» Task brief: Note how many lines in the entries contain the string "down", then give that number and nothing else.

━━━━━ Given data ━━━━━

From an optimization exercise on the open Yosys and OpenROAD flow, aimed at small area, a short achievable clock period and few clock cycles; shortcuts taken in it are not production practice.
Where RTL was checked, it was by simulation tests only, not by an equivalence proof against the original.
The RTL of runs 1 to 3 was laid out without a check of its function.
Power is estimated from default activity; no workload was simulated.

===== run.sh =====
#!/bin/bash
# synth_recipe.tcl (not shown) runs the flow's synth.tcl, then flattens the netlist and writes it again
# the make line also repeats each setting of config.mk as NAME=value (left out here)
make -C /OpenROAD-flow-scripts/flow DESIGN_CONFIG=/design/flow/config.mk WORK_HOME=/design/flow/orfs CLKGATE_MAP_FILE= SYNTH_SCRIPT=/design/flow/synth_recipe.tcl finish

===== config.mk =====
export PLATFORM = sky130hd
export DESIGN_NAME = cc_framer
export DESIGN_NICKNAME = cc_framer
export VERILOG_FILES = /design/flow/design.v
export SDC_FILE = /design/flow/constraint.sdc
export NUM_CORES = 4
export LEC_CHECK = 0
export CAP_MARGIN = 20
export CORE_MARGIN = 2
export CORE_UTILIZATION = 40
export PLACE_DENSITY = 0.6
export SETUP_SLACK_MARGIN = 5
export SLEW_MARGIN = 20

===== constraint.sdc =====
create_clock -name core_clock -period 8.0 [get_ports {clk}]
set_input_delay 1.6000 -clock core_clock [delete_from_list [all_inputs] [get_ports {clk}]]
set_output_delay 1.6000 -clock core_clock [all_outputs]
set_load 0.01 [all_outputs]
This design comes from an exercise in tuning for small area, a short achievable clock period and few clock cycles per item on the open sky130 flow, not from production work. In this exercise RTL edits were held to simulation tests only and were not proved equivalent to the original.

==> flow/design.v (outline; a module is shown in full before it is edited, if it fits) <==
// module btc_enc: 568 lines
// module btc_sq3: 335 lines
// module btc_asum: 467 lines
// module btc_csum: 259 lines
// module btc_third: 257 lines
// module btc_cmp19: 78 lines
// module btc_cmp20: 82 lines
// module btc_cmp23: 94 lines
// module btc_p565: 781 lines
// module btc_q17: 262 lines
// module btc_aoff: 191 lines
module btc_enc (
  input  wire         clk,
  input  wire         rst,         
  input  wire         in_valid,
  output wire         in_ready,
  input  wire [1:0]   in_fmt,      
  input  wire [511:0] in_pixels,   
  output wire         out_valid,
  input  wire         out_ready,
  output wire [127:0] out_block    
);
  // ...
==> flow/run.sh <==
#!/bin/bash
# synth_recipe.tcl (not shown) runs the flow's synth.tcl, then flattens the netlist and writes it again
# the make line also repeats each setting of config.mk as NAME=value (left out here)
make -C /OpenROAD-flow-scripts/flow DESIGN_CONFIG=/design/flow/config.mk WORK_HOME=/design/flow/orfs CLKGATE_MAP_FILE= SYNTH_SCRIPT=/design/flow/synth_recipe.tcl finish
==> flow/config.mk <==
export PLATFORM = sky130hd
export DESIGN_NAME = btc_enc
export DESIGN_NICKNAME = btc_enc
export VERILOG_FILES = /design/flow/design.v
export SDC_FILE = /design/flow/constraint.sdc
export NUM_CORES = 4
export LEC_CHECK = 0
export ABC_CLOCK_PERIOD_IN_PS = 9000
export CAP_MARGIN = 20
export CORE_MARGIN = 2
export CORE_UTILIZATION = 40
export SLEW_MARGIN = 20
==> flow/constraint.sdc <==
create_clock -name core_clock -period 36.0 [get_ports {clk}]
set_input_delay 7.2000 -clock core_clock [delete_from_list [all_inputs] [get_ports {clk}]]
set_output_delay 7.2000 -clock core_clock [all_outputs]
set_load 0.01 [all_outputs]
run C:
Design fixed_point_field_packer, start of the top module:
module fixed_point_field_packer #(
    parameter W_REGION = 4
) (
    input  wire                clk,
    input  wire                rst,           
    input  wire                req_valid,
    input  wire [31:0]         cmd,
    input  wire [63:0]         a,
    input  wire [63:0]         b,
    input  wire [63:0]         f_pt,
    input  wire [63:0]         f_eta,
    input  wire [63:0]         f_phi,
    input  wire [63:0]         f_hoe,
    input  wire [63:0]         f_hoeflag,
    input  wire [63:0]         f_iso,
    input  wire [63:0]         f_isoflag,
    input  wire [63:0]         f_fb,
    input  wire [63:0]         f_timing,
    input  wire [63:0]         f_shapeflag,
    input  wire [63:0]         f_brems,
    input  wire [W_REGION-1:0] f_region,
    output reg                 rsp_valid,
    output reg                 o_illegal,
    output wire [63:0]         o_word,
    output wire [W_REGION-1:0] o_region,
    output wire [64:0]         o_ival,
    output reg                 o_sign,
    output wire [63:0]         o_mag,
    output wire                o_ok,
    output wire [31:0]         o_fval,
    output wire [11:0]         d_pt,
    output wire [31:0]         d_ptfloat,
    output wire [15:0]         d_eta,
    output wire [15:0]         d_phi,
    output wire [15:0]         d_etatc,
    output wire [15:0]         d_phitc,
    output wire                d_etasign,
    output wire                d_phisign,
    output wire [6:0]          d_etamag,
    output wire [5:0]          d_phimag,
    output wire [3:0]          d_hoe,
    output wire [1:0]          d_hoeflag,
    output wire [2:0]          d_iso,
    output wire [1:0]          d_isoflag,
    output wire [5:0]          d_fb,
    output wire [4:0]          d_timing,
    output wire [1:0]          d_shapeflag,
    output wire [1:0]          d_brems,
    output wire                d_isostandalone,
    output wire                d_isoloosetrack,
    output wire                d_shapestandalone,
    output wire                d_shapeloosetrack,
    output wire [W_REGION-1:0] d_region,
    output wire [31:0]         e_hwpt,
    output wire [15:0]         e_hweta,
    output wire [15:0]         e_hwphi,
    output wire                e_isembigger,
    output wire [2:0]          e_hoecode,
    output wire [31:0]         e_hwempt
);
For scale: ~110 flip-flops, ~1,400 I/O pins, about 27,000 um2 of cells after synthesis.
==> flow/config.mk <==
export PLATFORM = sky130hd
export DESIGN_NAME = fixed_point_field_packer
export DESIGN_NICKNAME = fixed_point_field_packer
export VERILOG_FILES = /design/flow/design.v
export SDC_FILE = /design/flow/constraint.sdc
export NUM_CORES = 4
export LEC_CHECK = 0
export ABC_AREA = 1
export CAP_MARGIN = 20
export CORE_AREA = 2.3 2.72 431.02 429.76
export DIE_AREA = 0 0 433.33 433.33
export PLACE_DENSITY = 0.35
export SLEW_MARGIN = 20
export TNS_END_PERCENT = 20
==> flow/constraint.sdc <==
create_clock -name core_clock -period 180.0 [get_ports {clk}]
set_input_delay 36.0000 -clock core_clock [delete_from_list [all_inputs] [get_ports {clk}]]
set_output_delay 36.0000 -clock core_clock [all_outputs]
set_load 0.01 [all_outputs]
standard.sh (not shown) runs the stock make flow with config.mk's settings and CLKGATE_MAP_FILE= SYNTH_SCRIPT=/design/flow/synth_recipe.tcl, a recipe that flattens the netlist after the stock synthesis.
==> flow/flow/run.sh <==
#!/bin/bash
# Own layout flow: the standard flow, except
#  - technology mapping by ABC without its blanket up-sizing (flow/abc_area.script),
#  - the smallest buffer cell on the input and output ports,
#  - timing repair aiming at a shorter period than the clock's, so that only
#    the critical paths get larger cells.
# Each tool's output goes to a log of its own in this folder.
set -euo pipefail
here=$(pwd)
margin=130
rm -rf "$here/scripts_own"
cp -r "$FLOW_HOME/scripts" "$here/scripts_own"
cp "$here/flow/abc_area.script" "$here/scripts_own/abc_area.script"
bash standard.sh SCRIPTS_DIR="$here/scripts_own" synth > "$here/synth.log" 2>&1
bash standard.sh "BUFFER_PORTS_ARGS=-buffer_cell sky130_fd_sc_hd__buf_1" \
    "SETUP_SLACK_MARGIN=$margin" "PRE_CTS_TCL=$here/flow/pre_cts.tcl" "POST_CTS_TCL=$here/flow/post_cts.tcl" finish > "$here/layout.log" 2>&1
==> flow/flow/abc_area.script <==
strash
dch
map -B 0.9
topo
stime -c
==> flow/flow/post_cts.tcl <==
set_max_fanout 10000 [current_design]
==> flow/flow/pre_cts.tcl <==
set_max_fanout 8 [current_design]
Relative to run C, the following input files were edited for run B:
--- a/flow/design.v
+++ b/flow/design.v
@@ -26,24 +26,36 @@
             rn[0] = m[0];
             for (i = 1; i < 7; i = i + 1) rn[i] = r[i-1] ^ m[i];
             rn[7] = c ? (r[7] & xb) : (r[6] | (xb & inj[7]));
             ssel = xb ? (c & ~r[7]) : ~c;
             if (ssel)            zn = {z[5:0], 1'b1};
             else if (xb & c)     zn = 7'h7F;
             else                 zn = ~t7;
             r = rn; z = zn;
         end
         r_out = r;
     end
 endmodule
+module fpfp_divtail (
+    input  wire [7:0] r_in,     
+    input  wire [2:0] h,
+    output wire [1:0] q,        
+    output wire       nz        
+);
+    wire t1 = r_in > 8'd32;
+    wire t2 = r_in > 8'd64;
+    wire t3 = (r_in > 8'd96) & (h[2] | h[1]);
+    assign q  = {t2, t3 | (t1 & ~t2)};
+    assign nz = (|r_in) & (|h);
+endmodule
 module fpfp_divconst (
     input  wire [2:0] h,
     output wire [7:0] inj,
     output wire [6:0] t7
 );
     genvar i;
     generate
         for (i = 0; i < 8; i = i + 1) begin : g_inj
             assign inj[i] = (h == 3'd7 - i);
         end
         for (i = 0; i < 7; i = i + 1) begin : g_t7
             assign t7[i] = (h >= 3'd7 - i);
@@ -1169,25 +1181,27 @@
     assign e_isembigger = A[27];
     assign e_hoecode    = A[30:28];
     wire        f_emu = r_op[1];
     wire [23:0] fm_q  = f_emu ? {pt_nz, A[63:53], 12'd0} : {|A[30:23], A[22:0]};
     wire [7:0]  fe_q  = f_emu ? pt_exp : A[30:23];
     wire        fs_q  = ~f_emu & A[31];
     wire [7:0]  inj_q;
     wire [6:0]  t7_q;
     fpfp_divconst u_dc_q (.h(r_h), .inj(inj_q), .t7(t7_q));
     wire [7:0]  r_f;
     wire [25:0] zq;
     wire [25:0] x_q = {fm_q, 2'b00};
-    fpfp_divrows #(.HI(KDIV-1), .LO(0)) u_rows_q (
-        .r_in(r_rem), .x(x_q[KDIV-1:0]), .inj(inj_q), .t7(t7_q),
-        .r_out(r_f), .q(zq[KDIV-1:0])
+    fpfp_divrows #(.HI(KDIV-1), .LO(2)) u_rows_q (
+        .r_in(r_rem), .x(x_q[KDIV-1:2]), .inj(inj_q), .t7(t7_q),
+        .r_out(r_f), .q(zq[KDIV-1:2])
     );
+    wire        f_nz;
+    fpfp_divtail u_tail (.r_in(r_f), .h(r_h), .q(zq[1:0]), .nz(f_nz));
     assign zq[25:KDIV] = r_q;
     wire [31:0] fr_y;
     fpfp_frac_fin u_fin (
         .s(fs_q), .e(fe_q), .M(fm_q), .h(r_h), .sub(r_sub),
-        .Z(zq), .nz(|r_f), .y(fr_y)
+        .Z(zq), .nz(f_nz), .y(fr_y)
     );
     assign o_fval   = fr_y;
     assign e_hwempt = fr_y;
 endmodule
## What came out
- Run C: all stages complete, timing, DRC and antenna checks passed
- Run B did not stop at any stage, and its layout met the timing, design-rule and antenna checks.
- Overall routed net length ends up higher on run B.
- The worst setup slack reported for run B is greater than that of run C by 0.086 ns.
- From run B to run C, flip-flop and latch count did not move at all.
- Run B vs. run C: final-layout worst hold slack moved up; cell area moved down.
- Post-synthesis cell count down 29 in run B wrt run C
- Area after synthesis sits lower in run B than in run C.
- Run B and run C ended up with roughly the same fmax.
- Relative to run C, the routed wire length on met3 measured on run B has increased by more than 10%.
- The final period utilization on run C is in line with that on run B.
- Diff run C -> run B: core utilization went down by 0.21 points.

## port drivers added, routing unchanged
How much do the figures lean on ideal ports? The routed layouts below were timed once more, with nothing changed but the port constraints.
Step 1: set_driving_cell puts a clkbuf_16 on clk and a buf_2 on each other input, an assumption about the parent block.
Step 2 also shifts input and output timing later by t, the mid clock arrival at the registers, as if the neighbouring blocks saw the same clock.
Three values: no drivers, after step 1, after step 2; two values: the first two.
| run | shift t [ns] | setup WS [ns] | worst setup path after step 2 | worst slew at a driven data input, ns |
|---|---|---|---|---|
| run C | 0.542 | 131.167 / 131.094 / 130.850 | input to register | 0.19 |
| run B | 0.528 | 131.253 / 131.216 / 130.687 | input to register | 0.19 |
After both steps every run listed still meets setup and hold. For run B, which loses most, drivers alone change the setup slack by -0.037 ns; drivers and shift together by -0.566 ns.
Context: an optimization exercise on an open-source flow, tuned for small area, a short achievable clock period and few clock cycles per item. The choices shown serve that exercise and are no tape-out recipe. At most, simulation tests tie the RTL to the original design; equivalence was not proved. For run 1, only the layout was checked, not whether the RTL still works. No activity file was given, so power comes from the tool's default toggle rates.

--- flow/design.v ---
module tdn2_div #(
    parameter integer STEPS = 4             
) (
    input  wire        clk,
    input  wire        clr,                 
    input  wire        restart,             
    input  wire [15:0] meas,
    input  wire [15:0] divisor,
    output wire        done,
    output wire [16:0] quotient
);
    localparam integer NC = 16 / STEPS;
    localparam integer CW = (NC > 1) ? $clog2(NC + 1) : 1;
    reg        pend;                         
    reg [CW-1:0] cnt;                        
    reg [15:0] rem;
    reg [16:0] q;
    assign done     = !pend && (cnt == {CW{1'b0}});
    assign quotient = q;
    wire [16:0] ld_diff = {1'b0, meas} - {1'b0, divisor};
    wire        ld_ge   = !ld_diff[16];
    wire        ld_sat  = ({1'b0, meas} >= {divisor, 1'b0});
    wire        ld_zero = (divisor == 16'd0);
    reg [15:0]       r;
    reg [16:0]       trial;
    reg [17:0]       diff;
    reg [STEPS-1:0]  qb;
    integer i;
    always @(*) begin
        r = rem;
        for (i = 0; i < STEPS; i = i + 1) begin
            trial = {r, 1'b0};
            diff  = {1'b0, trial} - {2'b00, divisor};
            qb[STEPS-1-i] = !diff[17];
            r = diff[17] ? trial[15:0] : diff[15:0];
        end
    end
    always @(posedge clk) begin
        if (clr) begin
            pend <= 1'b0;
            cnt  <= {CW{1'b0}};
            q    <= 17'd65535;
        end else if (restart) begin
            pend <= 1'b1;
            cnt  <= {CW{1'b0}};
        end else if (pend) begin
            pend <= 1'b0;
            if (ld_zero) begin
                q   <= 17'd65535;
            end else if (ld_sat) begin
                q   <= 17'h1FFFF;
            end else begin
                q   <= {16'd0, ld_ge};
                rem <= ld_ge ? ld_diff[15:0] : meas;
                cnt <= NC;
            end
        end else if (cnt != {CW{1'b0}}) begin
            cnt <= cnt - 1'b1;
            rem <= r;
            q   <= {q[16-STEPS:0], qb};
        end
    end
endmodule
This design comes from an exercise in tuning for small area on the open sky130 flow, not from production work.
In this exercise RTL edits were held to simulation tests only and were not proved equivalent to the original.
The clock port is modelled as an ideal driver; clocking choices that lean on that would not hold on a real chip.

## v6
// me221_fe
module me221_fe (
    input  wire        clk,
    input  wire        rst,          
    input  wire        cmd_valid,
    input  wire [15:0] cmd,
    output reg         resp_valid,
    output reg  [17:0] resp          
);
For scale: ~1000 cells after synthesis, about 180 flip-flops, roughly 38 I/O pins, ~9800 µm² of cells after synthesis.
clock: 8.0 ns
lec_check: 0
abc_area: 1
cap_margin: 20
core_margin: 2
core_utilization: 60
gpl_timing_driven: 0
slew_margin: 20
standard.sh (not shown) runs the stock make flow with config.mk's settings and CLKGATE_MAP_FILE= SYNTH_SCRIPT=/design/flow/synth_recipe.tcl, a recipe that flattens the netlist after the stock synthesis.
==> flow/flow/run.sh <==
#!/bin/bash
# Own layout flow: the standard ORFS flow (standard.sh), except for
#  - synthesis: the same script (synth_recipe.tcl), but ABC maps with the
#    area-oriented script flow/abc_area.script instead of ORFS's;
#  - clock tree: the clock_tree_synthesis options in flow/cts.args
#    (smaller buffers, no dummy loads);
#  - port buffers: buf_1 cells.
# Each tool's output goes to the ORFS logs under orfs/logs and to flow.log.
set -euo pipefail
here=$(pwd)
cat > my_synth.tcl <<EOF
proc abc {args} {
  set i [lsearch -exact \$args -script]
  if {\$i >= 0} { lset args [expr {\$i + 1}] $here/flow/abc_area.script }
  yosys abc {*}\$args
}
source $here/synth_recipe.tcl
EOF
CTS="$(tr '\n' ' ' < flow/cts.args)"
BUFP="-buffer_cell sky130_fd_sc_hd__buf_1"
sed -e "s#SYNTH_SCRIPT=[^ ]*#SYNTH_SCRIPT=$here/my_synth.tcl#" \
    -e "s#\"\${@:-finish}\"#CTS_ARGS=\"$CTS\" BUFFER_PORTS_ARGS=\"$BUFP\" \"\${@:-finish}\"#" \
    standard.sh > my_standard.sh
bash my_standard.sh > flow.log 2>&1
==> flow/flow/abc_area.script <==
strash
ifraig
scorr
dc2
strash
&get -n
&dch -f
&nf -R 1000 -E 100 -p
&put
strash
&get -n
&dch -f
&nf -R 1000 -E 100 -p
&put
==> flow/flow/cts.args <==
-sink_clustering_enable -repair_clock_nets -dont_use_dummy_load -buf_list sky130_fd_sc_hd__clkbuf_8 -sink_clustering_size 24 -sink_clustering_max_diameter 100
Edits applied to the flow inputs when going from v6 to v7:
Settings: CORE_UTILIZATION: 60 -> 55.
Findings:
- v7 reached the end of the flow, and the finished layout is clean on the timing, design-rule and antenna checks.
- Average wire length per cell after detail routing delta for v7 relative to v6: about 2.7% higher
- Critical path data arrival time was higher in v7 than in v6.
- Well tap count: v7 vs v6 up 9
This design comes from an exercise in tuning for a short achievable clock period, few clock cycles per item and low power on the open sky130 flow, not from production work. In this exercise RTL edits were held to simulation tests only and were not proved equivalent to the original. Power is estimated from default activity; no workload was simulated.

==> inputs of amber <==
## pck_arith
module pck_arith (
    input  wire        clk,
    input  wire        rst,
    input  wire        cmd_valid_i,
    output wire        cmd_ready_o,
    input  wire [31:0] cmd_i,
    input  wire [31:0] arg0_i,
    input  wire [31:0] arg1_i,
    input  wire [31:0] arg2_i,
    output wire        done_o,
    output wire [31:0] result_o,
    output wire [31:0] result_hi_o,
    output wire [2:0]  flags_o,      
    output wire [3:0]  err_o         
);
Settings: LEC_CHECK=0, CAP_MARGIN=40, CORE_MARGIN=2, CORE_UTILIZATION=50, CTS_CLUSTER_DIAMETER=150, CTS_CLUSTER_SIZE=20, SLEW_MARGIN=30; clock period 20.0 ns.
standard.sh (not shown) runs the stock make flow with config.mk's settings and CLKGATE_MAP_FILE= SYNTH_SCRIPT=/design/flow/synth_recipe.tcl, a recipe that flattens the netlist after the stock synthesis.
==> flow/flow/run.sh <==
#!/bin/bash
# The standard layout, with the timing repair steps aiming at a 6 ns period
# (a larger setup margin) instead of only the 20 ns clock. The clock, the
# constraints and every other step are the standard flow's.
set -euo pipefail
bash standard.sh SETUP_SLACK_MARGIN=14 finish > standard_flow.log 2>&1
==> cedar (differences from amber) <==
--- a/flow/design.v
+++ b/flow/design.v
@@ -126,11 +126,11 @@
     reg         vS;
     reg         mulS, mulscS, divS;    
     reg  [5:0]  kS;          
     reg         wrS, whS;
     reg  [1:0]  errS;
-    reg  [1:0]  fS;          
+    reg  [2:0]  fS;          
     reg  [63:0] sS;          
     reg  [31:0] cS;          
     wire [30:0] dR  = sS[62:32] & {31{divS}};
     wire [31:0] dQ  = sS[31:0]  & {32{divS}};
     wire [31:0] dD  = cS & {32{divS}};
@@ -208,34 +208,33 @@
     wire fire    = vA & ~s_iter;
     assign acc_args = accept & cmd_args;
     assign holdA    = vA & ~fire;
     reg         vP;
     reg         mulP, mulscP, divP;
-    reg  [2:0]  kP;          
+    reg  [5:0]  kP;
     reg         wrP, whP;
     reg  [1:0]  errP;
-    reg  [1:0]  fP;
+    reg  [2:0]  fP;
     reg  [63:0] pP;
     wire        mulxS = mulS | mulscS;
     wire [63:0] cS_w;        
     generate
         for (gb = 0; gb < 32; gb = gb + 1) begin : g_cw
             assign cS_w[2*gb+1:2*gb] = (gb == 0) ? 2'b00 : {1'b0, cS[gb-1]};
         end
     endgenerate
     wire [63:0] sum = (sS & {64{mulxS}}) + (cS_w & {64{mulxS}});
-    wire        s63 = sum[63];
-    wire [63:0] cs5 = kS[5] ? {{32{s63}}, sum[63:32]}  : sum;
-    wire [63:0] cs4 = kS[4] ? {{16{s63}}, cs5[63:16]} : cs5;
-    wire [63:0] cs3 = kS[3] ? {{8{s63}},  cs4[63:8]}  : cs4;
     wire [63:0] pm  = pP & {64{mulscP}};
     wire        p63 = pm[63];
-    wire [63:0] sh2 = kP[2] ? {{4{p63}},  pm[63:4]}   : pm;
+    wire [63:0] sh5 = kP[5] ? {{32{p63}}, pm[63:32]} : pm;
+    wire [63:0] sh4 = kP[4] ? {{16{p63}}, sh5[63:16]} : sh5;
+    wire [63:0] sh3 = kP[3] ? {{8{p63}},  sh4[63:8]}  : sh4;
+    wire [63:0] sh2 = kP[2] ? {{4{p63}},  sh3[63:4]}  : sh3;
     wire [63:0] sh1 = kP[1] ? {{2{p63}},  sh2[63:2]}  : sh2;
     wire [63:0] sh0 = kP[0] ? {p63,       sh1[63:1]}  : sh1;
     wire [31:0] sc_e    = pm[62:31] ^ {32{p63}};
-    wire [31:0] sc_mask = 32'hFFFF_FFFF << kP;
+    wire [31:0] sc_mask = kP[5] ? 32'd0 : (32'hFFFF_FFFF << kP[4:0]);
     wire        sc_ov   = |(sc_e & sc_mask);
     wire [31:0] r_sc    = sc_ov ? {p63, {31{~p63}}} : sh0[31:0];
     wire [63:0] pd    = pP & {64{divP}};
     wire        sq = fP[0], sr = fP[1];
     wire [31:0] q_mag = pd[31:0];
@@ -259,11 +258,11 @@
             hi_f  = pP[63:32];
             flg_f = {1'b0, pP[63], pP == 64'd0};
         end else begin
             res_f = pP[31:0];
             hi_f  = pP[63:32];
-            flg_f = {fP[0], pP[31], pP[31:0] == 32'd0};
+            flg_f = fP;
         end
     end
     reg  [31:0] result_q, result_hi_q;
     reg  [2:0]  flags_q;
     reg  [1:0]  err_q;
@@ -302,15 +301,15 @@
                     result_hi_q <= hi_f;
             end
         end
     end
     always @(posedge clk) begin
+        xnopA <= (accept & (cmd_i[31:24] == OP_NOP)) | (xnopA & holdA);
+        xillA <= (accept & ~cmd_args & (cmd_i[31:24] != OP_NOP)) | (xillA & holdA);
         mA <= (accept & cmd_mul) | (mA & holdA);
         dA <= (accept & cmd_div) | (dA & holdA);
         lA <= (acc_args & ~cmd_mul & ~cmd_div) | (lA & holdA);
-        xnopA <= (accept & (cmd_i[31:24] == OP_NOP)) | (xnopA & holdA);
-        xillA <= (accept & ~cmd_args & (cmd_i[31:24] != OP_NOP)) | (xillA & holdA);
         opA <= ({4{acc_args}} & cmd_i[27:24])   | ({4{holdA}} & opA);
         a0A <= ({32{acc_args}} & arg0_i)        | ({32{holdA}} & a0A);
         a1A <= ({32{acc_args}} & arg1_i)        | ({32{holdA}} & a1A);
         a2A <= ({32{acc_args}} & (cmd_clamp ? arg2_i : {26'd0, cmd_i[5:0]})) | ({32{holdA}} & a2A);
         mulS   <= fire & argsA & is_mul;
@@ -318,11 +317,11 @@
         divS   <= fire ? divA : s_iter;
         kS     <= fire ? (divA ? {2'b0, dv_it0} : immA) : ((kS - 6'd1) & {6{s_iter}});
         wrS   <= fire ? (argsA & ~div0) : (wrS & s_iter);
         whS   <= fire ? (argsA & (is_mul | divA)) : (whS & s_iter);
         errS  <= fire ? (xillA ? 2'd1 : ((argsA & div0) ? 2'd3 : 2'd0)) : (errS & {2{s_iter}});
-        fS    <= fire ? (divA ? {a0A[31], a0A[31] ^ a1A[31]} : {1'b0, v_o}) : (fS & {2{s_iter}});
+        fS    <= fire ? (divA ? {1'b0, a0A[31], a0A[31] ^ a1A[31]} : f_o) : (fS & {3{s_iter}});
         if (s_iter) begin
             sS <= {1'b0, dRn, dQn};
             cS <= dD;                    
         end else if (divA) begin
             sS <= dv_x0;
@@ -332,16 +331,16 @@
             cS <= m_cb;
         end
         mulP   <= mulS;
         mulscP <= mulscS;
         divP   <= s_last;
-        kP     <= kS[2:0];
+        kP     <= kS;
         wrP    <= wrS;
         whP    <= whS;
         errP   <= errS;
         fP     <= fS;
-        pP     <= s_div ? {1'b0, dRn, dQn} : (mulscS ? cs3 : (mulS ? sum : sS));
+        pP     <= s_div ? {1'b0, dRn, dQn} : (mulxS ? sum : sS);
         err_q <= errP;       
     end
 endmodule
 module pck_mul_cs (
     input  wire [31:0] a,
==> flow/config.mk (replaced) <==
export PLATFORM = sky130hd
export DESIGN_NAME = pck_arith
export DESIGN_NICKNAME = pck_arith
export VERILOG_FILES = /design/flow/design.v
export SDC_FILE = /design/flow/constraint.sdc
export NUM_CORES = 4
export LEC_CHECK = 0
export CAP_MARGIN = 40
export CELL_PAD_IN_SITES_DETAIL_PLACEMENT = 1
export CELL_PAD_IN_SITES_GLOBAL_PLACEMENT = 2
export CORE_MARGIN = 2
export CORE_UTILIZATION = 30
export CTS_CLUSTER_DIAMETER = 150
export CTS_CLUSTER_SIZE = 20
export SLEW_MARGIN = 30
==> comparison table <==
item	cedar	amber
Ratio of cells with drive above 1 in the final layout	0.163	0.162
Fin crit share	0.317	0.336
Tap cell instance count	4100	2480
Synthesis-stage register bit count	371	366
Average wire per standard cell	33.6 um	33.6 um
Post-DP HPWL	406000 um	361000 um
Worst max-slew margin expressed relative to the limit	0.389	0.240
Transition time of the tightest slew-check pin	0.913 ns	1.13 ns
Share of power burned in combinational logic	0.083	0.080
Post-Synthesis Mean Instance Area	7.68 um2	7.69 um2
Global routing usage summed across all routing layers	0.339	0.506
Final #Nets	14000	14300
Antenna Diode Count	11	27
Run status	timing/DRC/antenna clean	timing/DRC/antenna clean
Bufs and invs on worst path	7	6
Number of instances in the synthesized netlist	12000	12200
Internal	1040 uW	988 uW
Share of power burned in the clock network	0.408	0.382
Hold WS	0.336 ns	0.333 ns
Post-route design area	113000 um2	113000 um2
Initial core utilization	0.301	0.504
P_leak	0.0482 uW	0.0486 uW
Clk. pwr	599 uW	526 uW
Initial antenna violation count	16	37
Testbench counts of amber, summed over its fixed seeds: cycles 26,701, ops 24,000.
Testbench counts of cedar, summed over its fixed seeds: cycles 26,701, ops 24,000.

━━━━━

» Written solution: 3